__Data__
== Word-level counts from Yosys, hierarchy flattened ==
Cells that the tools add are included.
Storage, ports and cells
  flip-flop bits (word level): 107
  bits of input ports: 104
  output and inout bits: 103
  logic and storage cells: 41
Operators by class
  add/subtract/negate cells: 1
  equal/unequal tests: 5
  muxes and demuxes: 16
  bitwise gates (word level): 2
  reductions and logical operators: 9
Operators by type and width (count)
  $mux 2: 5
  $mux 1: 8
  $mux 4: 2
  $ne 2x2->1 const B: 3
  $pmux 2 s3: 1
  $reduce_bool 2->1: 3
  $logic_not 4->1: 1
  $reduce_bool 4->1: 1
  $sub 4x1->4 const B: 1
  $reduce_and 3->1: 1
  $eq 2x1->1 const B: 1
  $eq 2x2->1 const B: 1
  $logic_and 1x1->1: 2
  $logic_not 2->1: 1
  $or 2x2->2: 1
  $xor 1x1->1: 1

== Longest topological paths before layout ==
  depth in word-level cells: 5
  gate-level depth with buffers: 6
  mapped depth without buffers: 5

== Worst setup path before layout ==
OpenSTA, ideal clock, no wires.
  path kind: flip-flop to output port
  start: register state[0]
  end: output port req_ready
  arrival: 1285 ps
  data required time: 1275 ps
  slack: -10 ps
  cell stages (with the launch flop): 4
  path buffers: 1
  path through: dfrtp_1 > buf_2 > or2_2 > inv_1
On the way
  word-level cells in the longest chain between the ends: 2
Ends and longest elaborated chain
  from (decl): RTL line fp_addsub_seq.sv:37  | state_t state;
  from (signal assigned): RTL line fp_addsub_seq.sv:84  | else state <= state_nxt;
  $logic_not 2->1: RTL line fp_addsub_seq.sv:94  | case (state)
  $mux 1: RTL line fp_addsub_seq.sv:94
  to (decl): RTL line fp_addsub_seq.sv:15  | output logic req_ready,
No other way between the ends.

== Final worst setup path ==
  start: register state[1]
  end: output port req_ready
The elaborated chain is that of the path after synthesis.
**config.mk**
```make
export PLATFORM = sky130hd
export DESIGN_NAME = adc_spi_responder
export DESIGN_NICKNAME = d
export VERILOG_FILES = /design/src/rtl/adc_spi_responder.sv
export SDC_FILE = /design/constraint.sdc
export NUM_CORES = 1
export LEC_CHECK = 0
export ABC_AREA = 1
export BUFFER_PORTS_ARGS = -buffer_cell sky130_fd_sc_hd__buf_4
export CORE_MARGIN = 8
export CORE_UTILIZATION = 50
export CTS_CLUSTER_SIZE = 24
export DETAILED_ROUTE_END_ITERATION = 10
export PLACE_DENSITY = 0.81
export SYNTH_ARGS = -nofsm -noshare
export SYNTH_HDL_FRONTEND = slang
export SYNTH_SLANG_ARGS = --single-unit
```
**constraint.sdc**
```tcl
create_clock -name CLOCK -period 2.2 [get_ports CLOCK]
set_clock_uncertainty 0.05 [all_clocks]
set_input_delay 0.22 -clock CLOCK [delete_from_list [all_inputs] [get_ports CLOCK]]
set_output_delay 0.22 -clock CLOCK [all_outputs]
set_load 0.02 [all_outputs]
```
[src/rtl/sp_pkg.sv]
// Shared definitions for the serial-to-parallel receive path: state encoding
// and the frame/counter widths also used by the upstream serializer.
package sp_pkg;

    localparam int SP_WIDTH = 8;
    localparam int SP_CNT_W = 16;

    typedef enum logic {
        ST_IDLE  = 1'b0,
        ST_SHIFT = 1'b1
    } sp_state_t;

endpackage

[src/rtl/sp_shifter.sv]
// MSB-first shift register with bit counter; strobes frame_done combinationally
// on the enabled cycle that carries the last bit of a frame.
module sp_shifter
    import sp_pkg::*;
#(
    parameter int WIDTH = SP_WIDTH
) (
    input  logic             clk,
    input  logic             nReset,
    input  logic             shift_en,
    input  logic             bit_in,
    input  logic             abort,
    output logic             frame_done,
    output logic [WIDTH-1:0] frame_data
);

    localparam int BC_W = $clog2(WIDTH + 1);

    // Only WIDTH-1 bits are stored: the final bit arrives live on bit_in.
    logic [WIDTH-2:0] sreg_reg;
    logic [BC_W-1:0]  bit_cnt_reg;

    assign frame_done = shift_en && (bit_cnt_reg == BC_W'(WIDTH - 1));
    assign frame_data = {sreg_reg, bit_in};

    always_ff @(posedge clk) begin
        if (!nReset) begin
            sreg_reg    <= '0;
            bit_cnt_reg <= '0;
        end else if (abort) begin
            sreg_reg    <= '0;
            bit_cnt_reg <= '0;
        end else if (shift_en) begin
            sreg_reg    <= frame_data[WIDTH-2:0];
            bit_cnt_reg <= frame_done ? '0 : bit_cnt_reg + BC_W'(1);
        end
    end

endmodule

[src/rtl/sp_receiver.sv]
// Reassembles serial frames into bytes, presents them with a valid/ack
// handshake, and reports aborted frames, overruns and a received-byte count.
module sp_receiver
    import sp_pkg::*;
#(
    parameter int WIDTH = SP_WIDTH,
    parameter int CNT_W = SP_CNT_W
) (
    input  logic             clk,
    input  logic             nReset,
    input  logic             Dbit_in,
    input  logic             Dbit_ena,
    output logic [WIDTH-1:0] data_out,
    output logic             data_valid,
    input  logic             data_ack,
    output logic             frame_err,
    output logic             overrun,
    output logic [CNT_W-1:0] rx_count
);

    sp_state_t        state_reg, state_next;
    logic             abort;
    logic             frame_done;
    logic [WIDTH-1:0] frame_data;

    logic [WIDTH-1:0] data_out_reg;
    logic             data_valid_reg;
    logic             frame_err_reg;
    logic             overrun_reg;
    logic [CNT_W-1:0] rx_count_reg;

    sp_shifter #(
        .WIDTH (WIDTH)
    ) u_shifter (
        .clk        (clk),
        .nReset     (nReset),
        .shift_en   (Dbit_ena),
        .bit_in     (Dbit_in),
        .abort      (abort),
        .frame_done (frame_done),
        .frame_data (frame_data)
    );

    always_ff @(posedge clk) begin
        if (!nReset) begin
            state_reg <= ST_IDLE;
        end else begin
            state_reg <= state_next;
        end
    end

    always_comb begin
        state_next = state_reg;
        abort      = 1'b0;
        case (state_reg)
            ST_IDLE: begin
                if (Dbit_ena && !frame_done) begin
                    state_next = ST_SHIFT;
                end
            end
            ST_SHIFT: begin
                if (!Dbit_ena) begin
                    abort      = 1'b1;
                    state_next = ST_IDLE;
                end else if (frame_done) begin
                    state_next = ST_IDLE;
                end
            end
            default: state_next = ST_IDLE;
        endcase
    end

    always_ff @(posedge clk) begin
        if (!nReset) begin
            data_out_reg   <= '0;
            data_valid_reg <= 1'b0;
            frame_err_reg  <= 1'b0;
            overrun_reg    <= 1'b0;
            rx_count_reg   <= '0;
        end else begin
            frame_err_reg <= abort;
            // A completion paired with an ack replaces the byte cleanly.
            overrun_reg   <= frame_done && data_valid_reg && !data_ack;
            if (frame_done) begin
                data_out_reg   <= frame_data;
                data_valid_reg <= 1'b1;
                rx_count_reg   <= rx_count_reg + CNT_W'(1);
            end else if (data_ack) begin
                data_valid_reg <= 1'b0;
            end
        end
    end

    assign data_out   = data_out_reg;
    assign data_valid = data_valid_reg;
    assign frame_err  = frame_err_reg;
    assign overrun    = overrun_reg;
    assign rx_count   = rx_count_reg;

endmodule

[config.mk]
export PLATFORM = sky130hd
export DESIGN_NAME = sp_receiver
export DESIGN_NICKNAME = d
export VERILOG_FILES = /design/src/rtl/sp_pkg.sv /design/src/rtl/sp_shifter.sv /design/src/rtl/sp_receiver.sv
export SDC_FILE = /design/constraint.sdc
export NUM_CORES = 1
export LEC_CHECK = 0
export BUFFER_PORTS_ARGS = -buffer_cell sky130_fd_sc_hd__buf_2
export CAP_MARGIN = 20
export CORE_UTILIZATION = 53
export DETAILED_ROUTE_END_ITERATION = 8
export GPL_TIMING_DRIVEN = 0
export PLACE_DENSITY = 0.86
export SLEW_MARGIN = 0
export SYNTH_ARGS = -nofsm -noshare
export SYNTH_HDL_FRONTEND = slang
export SYNTH_HIERARCHICAL = 1
export SYNTH_SLANG_ARGS = --single-unit
export TNS_END_PERCENT = 50
[constraint.sdc]
create_clock -name clk -period 2.25 [get_ports clk]
set_input_delay 0.3375 -clock clk [delete_from_list [all_inputs] [get_ports clk]]
set_output_delay 0.3375 -clock clk [all_outputs]
set_load 0.01 [all_outputs]
# Word level (Yosys, flattened, before mapping)
# Cells that the tools add are included.
# Widths: inputs -> output; s select.
# word_totals
regBits	39
input_bits	5
out_inout_bits	27
word_cells	30
# op_classes
add_sub_neg	2
n_eq_ne	1
mux	9
n_bitwise	2
reduce_logical	8
# ops
operator	n
$add 16x1->16 const B	1
$mux 1	7
$add 4x1->4 const B	1
$eq 4x3->1 const B	1
$logic_and 1x1->1	4
$mux 4	1
$logic_not 1->1	2
$not 1->1	2
$pmux 1 s2	1
$reduce_bool 2->1	1
$reduce_or 2->1	1

# Logic depth before layout (Yosys ltp)
# Gate-level depths: netlist of run 1.
# logic_depth
depth_word	6
ltp_mapped	6
depth_no_buf	5

# By module
# The synthesis of run 1 kept the hierarchy.
# modules_own_cells
module	instances	cells_per_inst	area_per_inst_um2	seq_area_each_um2
sp_receiver	1	123	1153.6	560.5
sp_shifter	1	42	449.2	220.2

# Worst setup path after synthesis of run 1
# OpenSTA, ideal clock, no wires.
# synth_timing
path_type	register -> register
start	register u_shifter.bit_cnt_reg[0]
end	register rx_count_reg[9] (netlist: rx_count[9])
setup_ns	0.071
arrival_ns	1.767
t_required_ns	2.179
slack_ns	0.413
path_stages_with_launch	7
n_path_buf	1
period_less_slack_ns	1.837
cell_sequence	dfxtp_1 ha_1 and4b_2 buf_2 nand4_4 or4_1 a21oi_1
# synth_between
elab_chain_len	2
# synth_lines
item	line_no	rtl
start, declared	sp_shifter.sv:21	logic [BC_W-1:0] bit_cnt_reg;
start signal, assigned	sp_shifter.sv:35	bit_cnt_reg <= frame_done ? '0 : bit_cnt_reg + BC_W'(1);
$eq 4x3->1	sp_shifter.sv:23	assign frame_done = shift_en && (bit_cnt_reg == BC_W'(WIDTH - 1));
$logic_and 1x1->1	sp_shifter.sv:23	
named net frame_done	sp_receiver.sv:23	logic frame_done;
end signal, assigned	sp_receiver.sv:87	rx_count_reg <= rx_count_reg + CNT_W'(1);
end, declared	sp_receiver.sv:30	logic [CNT_W-1:0] rx_count_reg;
# The timed path passes the listed nets, and every way through them passes these cells.
# A chain may end at the register's enable or synchronous reset.

# Worst setup path after layout of run 1
# layout_timing
start	register u_shifter.bit_cnt_reg[0]
end	register rx_count_reg[15] (netlist: rx_count[15])
# Same word-level chain as after synthesis.

==> flow_results.org, run 1 <==
** Global route
- The total overflow left after global routing is 0.
- Global-route wire length before repair :: 5170 µm
- Entering global routing, the biggest net connects 13 pins.
- The via count of the first global-routing pass is 1194.
- Number of antenna violations at the first check in global routing :: 0
- Gr usage total :: 0.211

** Setup path
- CP cell instances :: ha_1 > and4b_2 > buf_2 > nand4_4 > nor4_1 > mux2i_1
- Critical Path Fanout Max :: 10
- At the worst endpoint, the arrival time is 2.36 ns.
- The largest single stage delay on the critical path is 0.47 ns.
- Kind of critical path :: reg -> reg
- The worst setup path is captured at a register.
- The worst setup path is launched from a register.
- For the worst setup path, the data required time is 2.53 ns.
- The largest individual stage delay along the critical path comes from the cell sky130_fd_sc_hd__nor4_1.

** Clock network
- PostCTS Resize Cnt :: 0
- Clock-pin slew was measured on the worst setup and hold paths at between 0.1 and 0.15 ns.
- Setup Fix Bufs, Post-CTS :: 0
- TritonCTS built the clock tree.
- The clock tree synthesis step divided the H-tree into 2 levels.
- Hold buffer count at cts :: 0
- The root buffer cell chosen for the clock tree is sky130_fd_sc_hd__clkbuf_4.
- No sink is reached through more buffers than the 2 on the longest clock path.
- Counting every sink on the clock net gives 39.
- In this run, CTS created clock tree buffers numbering 5.
- The clock reaches the later pin of the worst-skew pair after about 0.35 ns.

** Die
- The die is 57.0 µm wide.
- The die covers approximately 3200 µm².
- The region available for standard cell placement spans about 2800 µm².
- After floorplanning, the core was divided into 19 placement rows.
- In this run the vertical extent of the chip is 57.0 µm.
- For this configuration, the core starts out at a cell density of 0.571.
- Pin placement for this block handled 32 I/O pins.

** Timing
- Number of setup violations in the final report :: 0
- The count of final hold-check violations came to 0.
- For the pin with the worst max-slew slack, the measured transition is 0.469 ns.
- Setup repair after global routing missed its margin :: false
- Adding up every negative setup slack in the final design gives 0 ns.
- Part of the cycle the worst path needs :: 0.924
- Worst Skew :: 0.00897 ns
- For this run, the top clock speed supported by timing is 0.481 GHz.
- Final Slew Violations :: 0
- Subtracting the final worst setup slack from the clock period gives around 2.1 ns.
- The worst pin sits at a relative slew slack of 0.687.

** Power
- VDD sags by at most roughly 0.43 mV.
- Summed over all cells, the static leakage comes to 0.000808 µW.
- For this design the ratio of total power to cell area is around 650 nW/µm².

** Min path
- Worst hold path class :: in -> reg

** Route
- Detail-routed via count per cell :: 5.56
- In this run, the number of DRC markers left after iteration 0 of detailed routing was 100.
- The first detailed-routing pass took 6 iterations.
- Overall routed net length :: 3120 µm
- Dividing the detail-routed wire length by the instance count gives 13.3 µm.
- Post-detailed-route DRC marker count :: 4
- Routed via count :: 1307
- The count of nets left with antenna violations once routing finished came out at 0.

** Place
- Buffers added on ports :: 31
- HPWL after detailed placement :: 2230 µm
- The congestion estimate from routability-driven global placement came to 0.809.

** Cells and area
- Once layout is complete, the utilization of the core stands at 0.671.
- The register with the most flip-flops in the layout has 16 of them.
- Layout Area Growth over Synthesis :: 17.5%
- Combined flip-flop and latch cell area :: 781 µm²
- Final-layout fill cell count :: 240
- 0 antenna diodes ended up in the layout.
- Commonest non-fill, non-tap cells in the layout :: 39 x sky130_fd_sc_hd__dfxtp_1, 34 x sky130_fd_sc_hd__buf_2, 24 x sky130_fd_sc_hd__nor2_1
- Number of nets at the end of the flow :: 210
- Total area of multi-input combinational cells :: 773 µm²
- Leading cell type in the layout, fill and taps excluded :: sky130_fd_sc_hd__dfxtp_1
- Share of post-route cells with drive strength above 1 :: 0.240

** Synthesis
- Synthesis inferred 39 register bits.
- Yosys warning count :: 6
- Most used flip-flop cell after synthesis :: sky130_fd_sc_hd__dfxtp_1
- The synthesized design contains 0 enable-type register cells.
- Syn_area_per_cell :: just under 10 µm²
- Fraction of post-synthesis cell area in the top cell type by area :: 0.487
- Post-synthesis sequential area ratio :: 0.487
- Cell area after synthesis :: 1600 µm²
- Counting every net in the synthesized netlist gives 172.
- Async set-reset flop share out of synthesis :: 0
- Synthesis handed over a netlist of ~170 instances.
- Number of distinct library cell variants in the gate-level netlist after synthesis :: 31
- Cells taking the most area after synthesis :: sky130_fd_sc_hd__dfxtp_1 49%, sky130_fd_sc_hd__mux2i_1 14%, sky130_fd_sc_hd__nor2_1 5.6%
- Cell type with the highest aggregate area in the netlist :: sky130_fd_sc_hd__dfxtp_1

** Flow run
- Across the run, the number of max-cap violations was 0.

** Outcome
- Outcome :: finished, violations left
- Violated checks :: DRC
cells by family after synthesis:
logic type / Yosys count / share of synthesized area
buffers and inverters: 10 / 0.0304
adder cells (fa/ha/maj): 2 / 0.0156
flip-flops: 39 / 0.487
AND/OR/NAND/NOR: 71 / 0.244
multiplexers: 22 / 0.137
XOR/XNOR: 5 / 0.0273
AO/OA/AOI/OAI: 16 / 0.0578
worst paths after layout:
check	from	to	slack, ns	cells past startpoint
max	u_shifter/bit_cnt_reg[0]$_SDFFE_PP0P_	rx_count[15]$_SDFFE_PN0P_	0.17	6
min	Dbit_ena	state_reg$_SDFF_PN0_	0.24	3
max reg2reg	u_shifter/bit_cnt_reg[0]$_SDFFE_PP0P_	rx_count[15]$_SDFFE_PN0P_	0.17	6
min reg2reg	rx_count[15]$_SDFFE_PN0P_	rx_count[15]$_SDFFE_PN0P_	0.48	2
stage by stage:
step	total power, µW	hold WS, ns	instances	cell area (µm²)	setup WS (ns)
finish	1230	0.239	235	1880	0.171
floorplan	748	0.451	165	1600	0.413
global route	1280	0.240	235	1880	0.00492
detailed placement	762	0.469	227	1800	0.205
CTS	1240	0.225	235	1880	0.173
global placement	760	0.449	227	1800	0.295
cells in the mapped netlist, drive strengths merged, types with 2 or more instances:
library cell  instances
dfxtp                39
nor2                 24
mux2i                22
nand2                10
nand4                10
a21oi                 8
buf                   5
nand2b                5
clkbuf                4
nor4                  4
o21ai                 4
or3                   4
o31ai                 3
or4                   3
xor2                  3
ha                    2
nand3                 2
nand3b                2
nor2b                 2
xnor2                 2
metal layers:
layer / share of wire / up-vias / global-route usage
li1: - / 658 / -
met1: 0.46 / 602 / 0.260
met2: 0.47 / 38 / 0.331
met3: 0.048 / 9 / 0.0522
met4: 0.026 / 0 / 0.132
met5: 0 / - / 0
critical path, delay by kind of cell (launching register included):
kind	cells	cell delay, ns
simple gates	3	0.92
fa+ha+maj	1	0.22
buf+inv	1	0.25
flops	1	0.40
mux	1	0.22
where the power goes:
part,internal (µW),leakage [µW],switching [µW],total [µW]
sequential,697,0.000315,4.57,701
clock,263,0.0000482,223,485
combinational,18.7,0.000445,26.8,45.5
area by class of cell:
cell class,instances,share of cell area
buffer,9,0.0239
clock buffer,6,0.0272
clock inverter,2,0.0186
inverter,1,0.00199
multi-input combinational,116,0.411
sequential,39,0.415
tap,31,0.0206
timing repair buffer,31,0.0824
Note: power is estimated with default switching activity, not from simulation.
==> run 2, diff against run 1 <==
- GPL_TIMING_DRIVEN: 0 -> unset
- SLEW_MARGIN: 0 -> unset
==> run 2 against run 1 <==
Compared with the run above: the flow still finishes with violations (DRC); via count up 1.8%; core utilization down 1.2 points; global-route usage up 0.40 points; register-to-register slack better by 0.22 ns; non-clock buffer count down 7; die area unchanged; sequential power about the same; setup slack better by 0.22 ns; cell area down 1.9%; critical path depth down 1; cell count down 3.0%; sequential share of layout area up 0.79 points.
==> flow_results.org, run 2 (synthesis gave the netlist of run 1 again) <==
** Power
- Power density cells :: between 600 and 700 nW/µm²
- Maximum ir drop on the vdd rail :: 0.531 mV
- Proportion of total power due to net switching :: 0.218
- Of the total power, registers draw 0.579.
- Summed over all cells, the static leakage comes to 0.000788 µW.
- Int Power :: 947 µW
- Total net switching power :: 264 µW
- Fraction of power consumed by the clock network :: 0.385
- After layout, the design draws a total of 1210 µW.
- Combinational group share of total power :: 0.036

** Clock network
- PostCTS Resize Cnt :: 0
- TritonCTS clock tree :: done
- After clock tree synthesis, the flow added hold-fix buffers numbering 0.
- In this run the post-CTS setup repair buffer count came out at 0.
- Clock buffers created by TritonCTS :: 5
- The longest clock path from root to sink contains 2 buffers.
- Cell at the root of the clock tree :: sky130_fd_sc_hd__clkbuf_4
- CTS sink cnt :: 39
- After clock tree synthesis, the clock-pin slew on the worst setup and hold paths is 0.12 ns.
- The later pin in the worst-skew pair is clocked with a latency of 0.35 ns.
- The H-tree was split into 2 levels.

** Timing
- Aggregate negative setup slack :: 0 ns
- Headroom to the max-slew limit :: 0.687
- Timing would allow up to between 0.5 and 0.6 GHz.
- Number of failing hold endpoints at the final stage :: 0
- Worst Skew :: 0.00698 ns
- Setup violations remaining at the end of the flow were counted as 0.
- The routed design could run at a clock period as short as 1.86 ns.
- Hold Slack :: 0.244 ns
- Slew of the pin with the lowest slew margin :: 0.468 ns
- Setup repair after global routing left no endpoint under its margin.
- In the finished design, the share of the clock period the worst path needs comes to 0.827.
- Final Slew Violations :: 0

** Die
- After floorplanning, the core was sized to cover 2810 µm².
- Initial cell density of the core :: 0.571
- The die covers 3250 µm².
- Floorplan die height :: 57.0 µm
- Row generation in the floorplan step produced 19 rows.
- The floorplan step set the die width to 57.0 µm.
- 32 I/O pins were placed.

** Cells and area
- Registers take 781 µm².
- Final design area excluding fillers :: between 1500 and 2000 µm²
- Number of nets at the end of the flow :: slightly above 200
- The register with the most flip-flops in the layout has 16 of them.
- Fin util :: 0.659
- In the final layout, the share of cells above drive strength 1 is 0.234.
- The library cell used most frequently in the layout, excluding fill and tap cells, is sky130_fd_sc_hd__dfxtp_1.
- In the layout the commonest cells are 39 x sky130_fd_sc_hd__dfxtp_1, 31 x sky130_fd_sc_hd__buf_2, 24 x sky130_fd_sc_hd__nor2_1.
- In the final layout, the multi-input gates occupy 773 µm².
- ANT cells :: 0
- Layout Area Growth over Synthesis :: 15.3%
- After filler insertion, the fill cell instance count of the layout stands at approximately 230.

** Min path
- In this run the most critical hold path is launched from Dbit_in.
- Worst hold path class :: in -> reg
- Hold Path Stages :: 3
- For hold timing, the worst endpoint is data_out[0]$_SDFFE_PN0P_.

** Place
- The placed instances occupy a cell area of between 1500 and 2000 µm².
- HPWL after detailed placement :: between 2000 and 2500 µm
- Buffers added on ports :: 31
- The congestion estimate from routability-driven global placement came to 0.855.

** Global route
- The number of antenna violations at the first check in global routing is 0.
- Maximum number of pins on one net before global-route repair :: 22
- For this run the aggregate overflow at the end of global routing stands at 0.
- Number of global-route vias before repair :: 1264
- Global-route wire length before repair :: between 5000 and 6000 µm
- Gr usage total :: 0.215

** Route
- In the routed layout, each cell is associated on average with a via count of 5.84.
- In the final routed layout, each cell accounts on average for 14.2 µm.
- Remaining antenna violation count after routing :: 0
- Post-detailed-route DRC marker count :: 4
- The first TritonRoute pass finished after 6 iterations.
- The routed design has about 3200 µm of wire.
- Routed via count :: 1331
- The detailed router finished its first iteration with 56 violations.

** Setup path
- Biggest cell delay along the critical path :: approximately 0.54 ns
- The worst setup path is launched from a register.
- Required time of the worst setup path :: between 2 and 3 ns
- The critical path contains buffers and inverters numbering 0 combined.
- STA classifies the critical path endpoint as a register.
- Setup slack on the worst reg-to-reg path comes out at 0.39 ns.
- Traced cell by cell, the critical path runs through ha_1 > and4b_2 > nand4_4 > or4_1 > a21oi_1.
- The endpoint identified for the worst register-to-register timing path is rx_count[9]$_SDFFE_PN0P_.
- Of all nets on the critical path, the largest fanout is 10.
- Data arrives at the worst endpoint at between 2 and 2.5 ns.
- Crit path max-delay family :: simple AND/OR/NAND/NOR gates
- Number of cells on the worst reg-to-reg path :: 5
- Cell with the largest stage delay on the worst path :: sky130_fd_sc_hd__or4_1
- Launch instance of the worst register-to-register path :: u_shifter/bit_cnt_reg[0]$_SDFFE_PP0P_
- The worst setup path is of the reg -> reg kind.

** Flow run
- Total of max-cap violations :: 0

** Outcome
- The checks that failed: DRC.
- The run finished, with violations left.
-- run 2: cell count changes in the layout (fill, tap and decap cells not counted), sizes merged --
cell    before  now
clkbuf      10    5
clkinv       1    2
buf         36   33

__The task__
Only the lines from the start of the listing through the line with "reductions and logical operators: 9" should be repeated, each exactly as it stands.

__Answer to this problem__
== Word-level counts from Yosys, hierarchy flattened ==
Cells that the tools add are included.
Storage, ports and cells
  flip-flop bits (word level): 107
  bits of input ports: 104
  output and inout bits: 103
  logic and storage cells: 41
Operators by class
  add/subtract/negate cells: 1
  equal/unequal tests: 5
  muxes and demuxes: 16
  bitwise gates (word level): 2
  reductions and logical operators: 9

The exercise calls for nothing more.